Now when you go for a multilayer blind via (or skip via), you either drill the hole through these layers (keeping in mind the aspect ratio), or you can drill through holes in each layer and then stack them together with sequential lamination. These holes then often need to be filled with a conductive filler material to dissipate heat.
Filling a Blind Via
In some cases, blind vias need to be filled with either a conductive or non-conductive material. It is important to note that the plugging or tenting of a via is different than filling or capping a blind via. Tenting (covering the via), or plugging (partial filling of the via) is usually reserved for PTHs. However, a blind via can be filled with either a conductive or non-conductive substance. It can also be capped or covered after being filled.
The conductive material used for filling a blind via is usually copper. Non-conductive Epoxy resin is usually chosen as the non-conductive filling. Conductive filling of blind vias is beneficial for high heat or high current transmission from layer to layer of an HDI. Copper filled microvias are ideal for high voltage HDIs. Epoxy filled vias are more common for via-in-pad requirements.
Important Notes about Blind Via
A designer has to keep some things in mind while designing with blind vias.
- Whether fabricator will use a mechanical (conical or standard) drill or a laser drill?
- Blind Microvia hole shape: Straight wall, cupped, negative/positive tapers, or some other shaped.
- Aspect ratio, especially with blind microvia.
- Designing techniques may vary if the fabricator is not using depth-controlled laser drilling.

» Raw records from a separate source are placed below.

## src/rtl/rv_div_pkg.sv

```systemverilog
// Shared types and helpers for the iterative RISC-V divider.
package rv_div_pkg;

    // Operation encoding taken directly from funct3[1:0]
    typedef enum logic [1:0] {
        OP_DIV  = 2'b00,
        OP_DIVU = 2'b01,
        OP_REM  = 2'b10,
        OP_REMU = 2'b11
    } div_op_e;

    typedef enum logic [1:0] {
        IDLE,
        CALC,
        FIX,
        DONE
    } div_state_e;

    // DIV and REM treat their operands as two's-complement values
    function automatic logic is_signed_op(div_op_e op);
        return (op == OP_DIV) || (op == OP_REM);
    endfunction

    // REM and REMU return the remainder instead of the quotient
    function automatic logic is_rem_op(div_op_e op);
        return (op == OP_REM) || (op == OP_REMU);
    endfunction

endpackage

```

## src/rtl/rv_iter_divider_if.sv

```systemverilog
// Request/response bundle between the EX stage and the divider.
interface rv_iter_divider_if #(
    parameter int XLEN = 32
);
    logic            in_valid;
    logic            in_ready;
    logic [2:0]      funct3;
    logic [XLEN-1:0] a;
    logic [XLEN-1:0] b;
    logic            out_valid;
    logic            out_ready;
    logic [XLEN-1:0] result;
    logic            div_by_zero;
    logic            overflow;

    // Pipeline side: issues requests and consumes results
    modport master (
        output in_valid, funct3, a, b, out_ready,
        input  in_ready, out_valid, result, div_by_zero, overflow
    );

    // Divider side
    modport slave (
        input  in_valid, funct3, a, b, out_ready,
        output in_ready, out_valid, result, div_by_zero, overflow
    );
endinterface

```

## src/rtl/rv_div_step.sv

```systemverilog
// Combinational block of UNROLL chained radix-2 restoring division steps.
// Operates on magnitudes only; sign handling lives in the top level.
module rv_div_step #(
    parameter int XLEN   = 32,
    parameter int UNROLL = 1
) (
    input  logic [XLEN-1:0] rem_in,
    input  logic [XLEN-1:0] quot_in,
    input  logic [XLEN-1:0] divisor,
    output logic [XLEN-1:0] rem_out,
    output logic [XLEN-1:0] quot_out
);

    logic [XLEN-1:0] r;
    logic [XLEN-1:0] q;
    logic [XLEN:0]   trial;

    // Shift {rem,quot} left, trial-subtract the divisor and keep the
    // difference whenever it does not borrow. The partial remainder is
    // always below the divisor, so the shifted value fits in XLEN+1 bits and
    // the accepted difference fits back into XLEN bits.
    always_comb begin
        r     = rem_in;
        q     = quot_in;
        trial = '0;
        for (int i = 0; i < UNROLL; i++) begin
            trial = {r, q[XLEN-1]};
            q     = {q[XLEN-2:0], 1'b0};
            if (trial >= {1'b0, divisor}) begin
                r    = trial[XLEN-1:0] - divisor;
                q[0] = 1'b1;
            end else begin
                r = trial[XLEN-1:0];
            end
        end
        rem_out  = r;
        quot_out = q;
    end

endmodule

```

## src/rtl/rv_iter_divider.sv

```systemverilog
// Multi-cycle RV32M/RV64M DIV/DIVU/REM/REMU unit with valid/ready handshake.
// Special cases (divide by zero, signed MIN/-1) bypass the datapath.
module rv_iter_divider
    import rv_div_pkg::*;
#(
    parameter int XLEN   = 32,
    parameter int UNROLL = 1
) (
    input  logic               clk,
    input  logic               reset,
    input  logic               flush,
    output logic               busy,
    rv_iter_divider_if.slave   bus
);

    localparam int              STEPS = XLEN / UNROLL;
    localparam int              CNT_W = $clog2(STEPS);
    localparam logic [CNT_W-1:0] LAST_STEP = CNT_W'(STEPS - 1);
    localparam logic [XLEN-1:0]  SIGNED_MIN = {1'b1, {(XLEN-1){1'b0}}};

    div_state_e      state;
    div_state_e      state_next;
    logic [CNT_W-1:0] count;

    div_op_e         op_q;
    logic            neg_quot_q;
    logic            neg_rem_q;
    logic [XLEN-1:0] rem_q;
    logic [XLEN-1:0] quot_q;
    logic [XLEN-1:0] divisor_q;
    logic [XLEN-1:0] rem_step;
    logic [XLEN-1:0] quot_step;

    logic [XLEN-1:0] result_q;
    logic            dbz_q;
    logic            ovf_q;
    logic            out_valid_q;

    div_op_e         op_in;
    logic            signed_in;
    logic            a_neg_in;
    logic            b_neg_in;
    logic            b_zero_in;
    logic            ovf_in;
    logic            special_in;
    logic [XLEN-1:0] a_mag_in;
    logic [XLEN-1:0] b_mag_in;
    logic [XLEN-1:0] special_res;
    logic [XLEN-1:0] quot_fix;
    logic [XLEN-1:0] rem_fix;
    logic [XLEN-1:0] final_res;
    logic            accept;
    logic            release_result;

    // A flush in the same cycle as a request blocks the accept
    assign accept         = bus.in_valid && (state == IDLE) && !flush;
    assign release_result = out_valid_q && bus.out_ready;

    // Decode the incoming request: op, operand signs, magnitudes, special cases
    always_comb begin
        op_in      = div_op_e'(bus.funct3[1:0]);
        signed_in  = is_signed_op(op_in);
        a_neg_in   = signed_in && bus.a[XLEN-1];
        b_neg_in   = signed_in && bus.b[XLEN-1];
        a_mag_in   = a_neg_in ? -bus.a : bus.a;
        b_mag_in   = b_neg_in ? -bus.b : bus.b;
        b_zero_in  = (bus.b == '0);
        ovf_in     = signed_in && (bus.a == SIGNED_MIN) && (bus.b == '1);
        special_in = b_zero_in || ovf_in;
        if (b_zero_in) begin
            special_res = is_rem_op(op_in) ? bus.a : '1;
        end else begin
            special_res = is_rem_op(op_in) ? '0 : bus.a;
        end
    end

    // Sign correction applied once the magnitudes have been divided
    always_comb begin
        quot_fix  = neg_quot_q ? -quot_q : quot_q;
        rem_fix   = neg_rem_q ? -rem_q : rem_q;
        final_res = is_rem_op(op_q) ? rem_fix : quot_fix;
    end

    rv_div_step #(
        .XLEN   (XLEN),
        .UNROLL (UNROLL)
    ) u_step (
        .rem_in   (rem_q),
        .quot_in  (quot_q),
        .divisor  (divisor_q),
        .rem_out  (rem_step),
        .quot_out (quot_step)
    );

    // State register
    always_ff @(posedge clk or posedge reset) begin
        if (reset) begin
            state <= IDLE;
        end else begin
            state <= state_next;
        end
    end

    // Next-state logic; flush returns to IDLE from anywhere
    always_comb begin
        state_next = state;
        case (state)
            IDLE: begin
                if (accept) begin
                    state_next = special_in ? DONE : CALC;
                end
            end
            CALC: begin
                if (count == LAST_STEP) begin
                    state_next = FIX;
                end
            end
            FIX: begin
                state_next = DONE;
            end
            DONE: begin
                if (release_result) begin
                    state_next = IDLE;
                end
            end
            default: begin
                state_next = IDLE;
            end
        endcase
        if (flush) begin
            state_next = IDLE;
        end
    end

    // Operand capture on accept, iteration in CALC, sign fix-up in FIX
    always_ff @(posedge clk or posedge reset) begin
        if (reset) begin
            op_q       <= OP_DIV;
            neg_quot_q <= 1'b0;
            neg_rem_q  <= 1'b0;
            rem_q      <= '0;
            quot_q     <= '0;
            divisor_q  <= '0;
            count      <= '0;
            result_q   <= '0;
            dbz_q      <= 1'b0;
            ovf_q      <= 1'b0;
        end else if (!flush) begin
            case (state)
                IDLE: begin
                    if (accept) begin
                        op_q       <= op_in;
                        neg_quot_q <= a_neg_in ^ b_neg_in;
                        neg_rem_q  <= a_neg_in;
                        rem_q      <= '0;
                        quot_q     <= a_mag_in;
                        divisor_q  <= b_mag_in;
                        count      <= '0;
                        dbz_q      <= b_zero_in;
                        ovf_q      <= ovf_in && !b_zero_in;
                        if (special_in) begin
                            result_q <= special_res;
                        end
                    end
                end
                CALC: begin
                    rem_q  <= rem_step;
                    quot_q <= quot_step;
                    count  <= count + 1'b1;
                end
                FIX: begin
                    result_q <= final_res;
                end
                default: begin
                end
            endcase
        end
    end

    // Result becomes visible one edge after DONE is entered and stays until taken
    always_ff @(posedge clk or posedge reset) begin
        if (reset) begin
            out_valid_q <= 1'b0;
        end else if (flush) begin
            out_valid_q <= 1'b0;
        end else begin
            out_valid_q <= (state == DONE) && !release_result;
        end
    end

    assign bus.in_ready    = (state == IDLE);
    assign bus.out_valid   = out_valid_q;
    assign bus.result      = result_q;
    assign bus.div_by_zero = dbz_q;
    assign bus.overflow    = ovf_q;
    assign busy            = (state != IDLE);

endmodule
```

## src/flat_wrapper.sv

```systemverilog
// flat-port wrapper written by rule: the top's interface ports become plain ports
module rv_iter_divider_flat import rv_div_pkg::*;
#(
    parameter int XLEN   = 32,
    parameter int UNROLL = 1
)
  (clk, reset, flush, busy, bus_in_valid, bus_funct3, bus_a, bus_b, bus_out_ready, bus_in_ready, bus_out_valid, bus_result, bus_div_by_zero, bus_overflow);
  rv_iter_divider_if #(.XLEN(XLEN)) bus_i ();
  input  logic clk;
  input  logic reset;
  input  logic flush;
  output logic busy;
  input wire logic [$bits(bus_i.in_valid)-1:0] bus_in_valid;
  input wire logic [$bits(bus_i.funct3)-1:0] bus_funct3;
  input wire logic [$bits(bus_i.a)-1:0] bus_a;
  input wire logic [$bits(bus_i.b)-1:0] bus_b;
  input wire logic [$bits(bus_i.out_ready)-1:0] bus_out_ready;
  output wire logic [$bits(bus_i.in_ready)-1:0] bus_in_ready;
  output wire logic [$bits(bus_i.out_valid)-1:0] bus_out_valid;
  output wire logic [$bits(bus_i.result)-1:0] bus_result;
  output wire logic [$bits(bus_i.div_by_zero)-1:0] bus_div_by_zero;
  output wire logic [$bits(bus_i.overflow)-1:0] bus_overflow;
  assign bus_i.in_valid = bus_in_valid;
  assign bus_i.funct3 = bus_funct3;
  assign bus_i.a = bus_a;
  assign bus_i.b = bus_b;
  assign bus_i.out_ready = bus_out_ready;
  assign bus_in_ready = bus_i.in_ready;
  assign bus_out_valid = bus_i.out_valid;
  assign bus_result = bus_i.result;
  assign bus_div_by_zero = bus_i.div_by_zero;
  assign bus_overflow = bus_i.overflow;
  rv_iter_divider #(.XLEN(XLEN), .UNROLL(UNROLL)) u_core (.clk(clk), .reset(reset), .flush(flush), .busy(busy), .bus(bus_i));
endmodule
```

- How many copper-filled layers you can use for stacked blind microvias.
These are just some of the factors a designer must consider while designing a PCB with blind vias. A more prudent approach would be to thoroughly understand the design guidelines provided by the manufacturer.
Merits and Demerits of Blind Vias
Like every other technology, a blind via has its own merits and demerits. Even though blind via is a technological advancement over conventional PTHs, they are still a costly option. For PCBs that don’t require too compact a design, blind vias can be an expensive substitute to PTHs. Also, blind vias that are supposed to penetrate more internal layers add to the cost.
There are many merits of blind vias. They help with a better footprint, compacting the circuit, improved BGA breakout, and better conductivity. Blind and buried vias improve the overall PCB design and have completely transformed the conventional PCB relying solely on PTHs.
The cost factor is still holding many PCB designers back from commonplace use of blind vias in their designs. For now, blind vias are mostly used where compactness of the circuit trumps its cost. But with laser drilling becoming more and more common, advancement in sequential PCB lamination, and improved stack up techniques, the cost may go considerably down.